As thin as the plot is, it feels even more incomprehensible thanks to the sheer randomness of the editing, almost as though it’s made up entirely of shortened sequences that were heavily trimmed down and ordered by the producers to be inserted wherever they could be, even if it makes very little sense within the context of the story. Some scenes will just end before characters even get to finish their lines of dialogue, and others will suddenly cut back and forth to moments that presumably happen a considerable amount of time after the initial scene takes place; it’s incredibly all over the place, without much focus or a sense of fun, because it’s mostly bogged down by dull exposition when really, all we want to see is some enjoyable action spliced with some fantasy. However, even when said action arrives, it comes with an excessive amount of gore and violence that more often than not feels very unnecessary, which can sometimes work when you have a more adult rating that gives you freer rein to show more blood and guts as well as use some choice examples of profanity, but here it’s like they were given the keys to a fancy car but they have no idea how to drive it; the gore is extremely over-the-top as well as overdone, kind of like they’re compensating for having a weak script filled with questionable dialogue and nonsensical character motivations by randomly having blood gush like a waterfall and having the lead throw out an F-bomb every once in a while. It kind of says everything when the very first shot of the film is of a crow plucking out an eyeball from the socket of a corpse; it doesn’t get much prettier from there.

It’s an utter train-wreck of a final product, but again I don’t necessarily know how much blame should be placed on the filmmakers themselves. Director Neil Marshall, who is known for some particularly bloody horror movies like Dog Soldiers and The Descent, as well as a couple of standout episodes of Game of Thrones, is a competent director who has proven in the past to be more than able to handle a mixture of gory horror and dark comedy, but if recent reports about the film’s behind-the-scenes drama are to be believed then it seems none of the producers at Lionsgate had enough faith in the guy to just let him make the movie he signed on to do. The same applies for David Harbour, who is also pretty damn good at what he does, and to his credit ends up being the best part of the whole movie due to his ability to make the character, previously iconised by Ron Perlman in Guillermo del Toro’s renditions of the character, very much his own. But just bringing up the fact that a filmmaker as sophisticated and creative as Guillermo del Toro had previously been involved with this particular property just makes this version all the more lacking in comparison; I wasn’t even a huge fan of the first Hellboy movie he did (I’m one of the few that preferred the second one, The Golden Army), but watching how soulless and heartless this movie is, it almost makes me want to go back and see that first film again, just because I remember it having a lot more humanity and passion to it, as well as characters I actually cared about and wanted to see go on more adventures.

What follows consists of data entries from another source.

$ cat src/disp_cfg.svh
// Dispatch stage sizes
// Shared by the package and every dispatcher block
`ifndef DISP_CFG_SVH
`define DISP_CFG_SVH

// Instructions in flight, one tag each
`define DISP_NUM_TAGS 8

// Parked instructions, kept below the tag count
`define DISP_WB_DEPTH 4

// Register index width, 32 architectural registers
`define DISP_REG_IDX_W 5

// Program counter width
`define DISP_PC_W 16

// One mask bit per thread of the warp
`define DISP_WARP_W 8

// Source operands per instruction
`define DISP_NUM_OPS 2

`endif

$ cat src/disp_pkg.sv
// Dispatch stage types
// Tag, register index, pc, thread mask and wait-buffer entry
`include "disp_cfg.svh"

package disp_pkg;

    // Derived sizes
    localparam int unsigned TAG_W    = $clog2(`DISP_NUM_TAGS);
    localparam int unsigned NUM_REGS = 2 ** `DISP_REG_IDX_W;
    localparam int unsigned NUM_OPS  = `DISP_NUM_OPS;

    typedef logic [TAG_W-1:0]           tag_t;
    typedef logic [`DISP_REG_IDX_W-1:0] reg_idx_t;
    typedef logic [`DISP_PC_W-1:0]      pc_t;
    typedef logic [`DISP_WARP_W-1:0]    act_mask_t;

    // One parked instruction
    // op_tag is only meaningful while the matching op_ready bit is low
    typedef struct packed {
        logic                 valid;
        pc_t                  pc;
        act_mask_t            mask;
        tag_t                 tag;
        reg_idx_t             dst;
        tag_t [NUM_OPS-1:0]   op_tag;
        logic [NUM_OPS-1:0]   op_ready;
    } wb_entry_t;

endpackage : disp_pkg

$ cat src/tag_queue.sv
// Free tag queue
// Circular FIFO holding every unused tag, popped on dispatch, refilled on completion
`include "disp_cfg.svh"

module tag_queue (
    input  logic           clk_i,
    input  logic           arst_n_i,
    // Dispatch takes the head tag
    input  logic           pop_i,
    // Completion returns a tag
    input  logic           push_i,
    input  disp_pkg::tag_t push_tag_i,
    output logic           avail_o,
    output disp_pkg::tag_t tag_o
);

    import disp_pkg::*;

    localparam int unsigned DEPTH = `DISP_NUM_TAGS;

    typedef logic [TAG_W:0] cnt_t;

    // Storage, pointers and fill level
    tag_t mem_q [DEPTH];
    tag_t rd_ptr_q;
    tag_t wr_ptr_q;
    cnt_t count_q;
    logic do_pop;

    // Wrap at the last slot
    function automatic tag_t next_ptr(tag_t ptr);
        return (ptr == tag_t'(DEPTH - 1)) ? '0 : ptr + 1'b1;
    endfunction

    // Never pop an empty queue
    assign do_pop = pop_i && avail_o;

    always_ff @(posedge clk_i or negedge arst_n_i) begin
        if (!arst_n_i) begin
            // Every tag starts free, in ascending order
            for (int i = 0; i < DEPTH; i++) begin
                mem_q[i] <= tag_t'(i);
            end
            rd_ptr_q <= '0;
            wr_ptr_q <= '0;
            count_q  <= cnt_t'(DEPTH);
        end else begin
            if (do_pop) begin
                rd_ptr_q <= next_ptr(rd_ptr_q);
            end
            if (push_i) begin
                mem_q[wr_ptr_q] <= push_tag_i;
                wr_ptr_q        <= next_ptr(wr_ptr_q);
            end
            // Push with pop keeps the level
            if (do_pop && !push_i) begin
                count_q <= count_q - 1'b1;
            end else if (push_i && !do_pop) begin
                count_q <= count_q + 1'b1;
            end
        end
    end

    assign avail_o = (count_q != '0);
    assign tag_o   = mem_q[rd_ptr_q];

endmodule : tag_queue

$ cat src/reg_table.sv
// Register dependency table
// Busy flag and producer tag per register, looked up for each source on dispatch
`include "disp_cfg.svh"

module reg_table (
    input  logic                     clk_i,
    input  logic                     arst_n_i,
    // New instruction and its tag
    input  logic                     insert_i,
    input  disp_pkg::tag_t           tag_i,
    input  disp_pkg::reg_idx_t       dst_i,
    input  disp_pkg::reg_idx_t       src0_i,
    input  disp_pkg::reg_idx_t       src1_i,
    // Completion strobe
    input  logic                     cmpl_valid_i,
    input  disp_pkg::tag_t           cmpl_tag_i,
    // Lookup result per source
    output logic [`DISP_NUM_OPS-1:0] op_ready_o,
    output disp_pkg::tag_t           op_tag0_o,
    output disp_pkg::tag_t           op_tag1_o
);

    import disp_pkg::*;

    logic [NUM_REGS-1:0] busy_q;
    tag_t                owner_q [NUM_REGS];

    // ########################################################################
    // Source lookup
    // ########################################################################

    // Producer tag, the wait buffer ignores it when the source is ready
    assign op_tag0_o = owner_q[src0_i];
    assign op_tag1_o = owner_q[src1_i];

    // Ready when idle, or when its producer retires in this very cycle
    assign op_ready_o[0] = !busy_q[src0_i]
                           || (cmpl_valid_i && owner_q[src0_i] == cmpl_tag_i);
    assign op_ready_o[1] = !busy_q[src1_i]
                           || (cmpl_valid_i && owner_q[src1_i] == cmpl_tag_i);

    // ########################################################################
    // Table update
    // ########################################################################

    always_ff @(posedge clk_i or negedge arst_n_i) begin
        if (!arst_n_i) begin
            busy_q <= '0;
        end else begin
            // Only the current owner may clear its register
            for (int r = 0; r < NUM_REGS; r++) begin
                if (cmpl_valid_i && busy_q[r] && owner_q[r] == cmpl_tag_i) begin
                    busy_q[r] <= 1'b0;
                end
            end
            // Set after the clear, so a new writer beats a retiring one
            if (insert_i) begin
                busy_q[dst_i] <= 1'b1;
            end
        end
    end

    // Producer tags
    always_ff @(posedge clk_i) begin
        if (insert_i) begin
            owner_q[dst_i] <= tag_i;
        end
    end

endmodule : reg_table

Regardless, even though the film is a massive miscalculation on all fronts, and even without the incessant studio tampering it still probably wouldn’t come close to touching del Toro’s original vision, I would be interested to see a director’s cut of this movie, if only to confirm whether or not the version we did get, which again seems to be pleasing absolutely nobody right now, is an absolute demon.

SO, TO SUM UP…

Hellboy is a soulless and thoroughly miscalculated attempt to reboot the popular comic-book character which stinks of studio interference left and right, despite director Neil Marshall and star David Harbour’s efforts to do the best that they can with a thin and incomprehensible script, which is filled with excessive violence and little to no heart.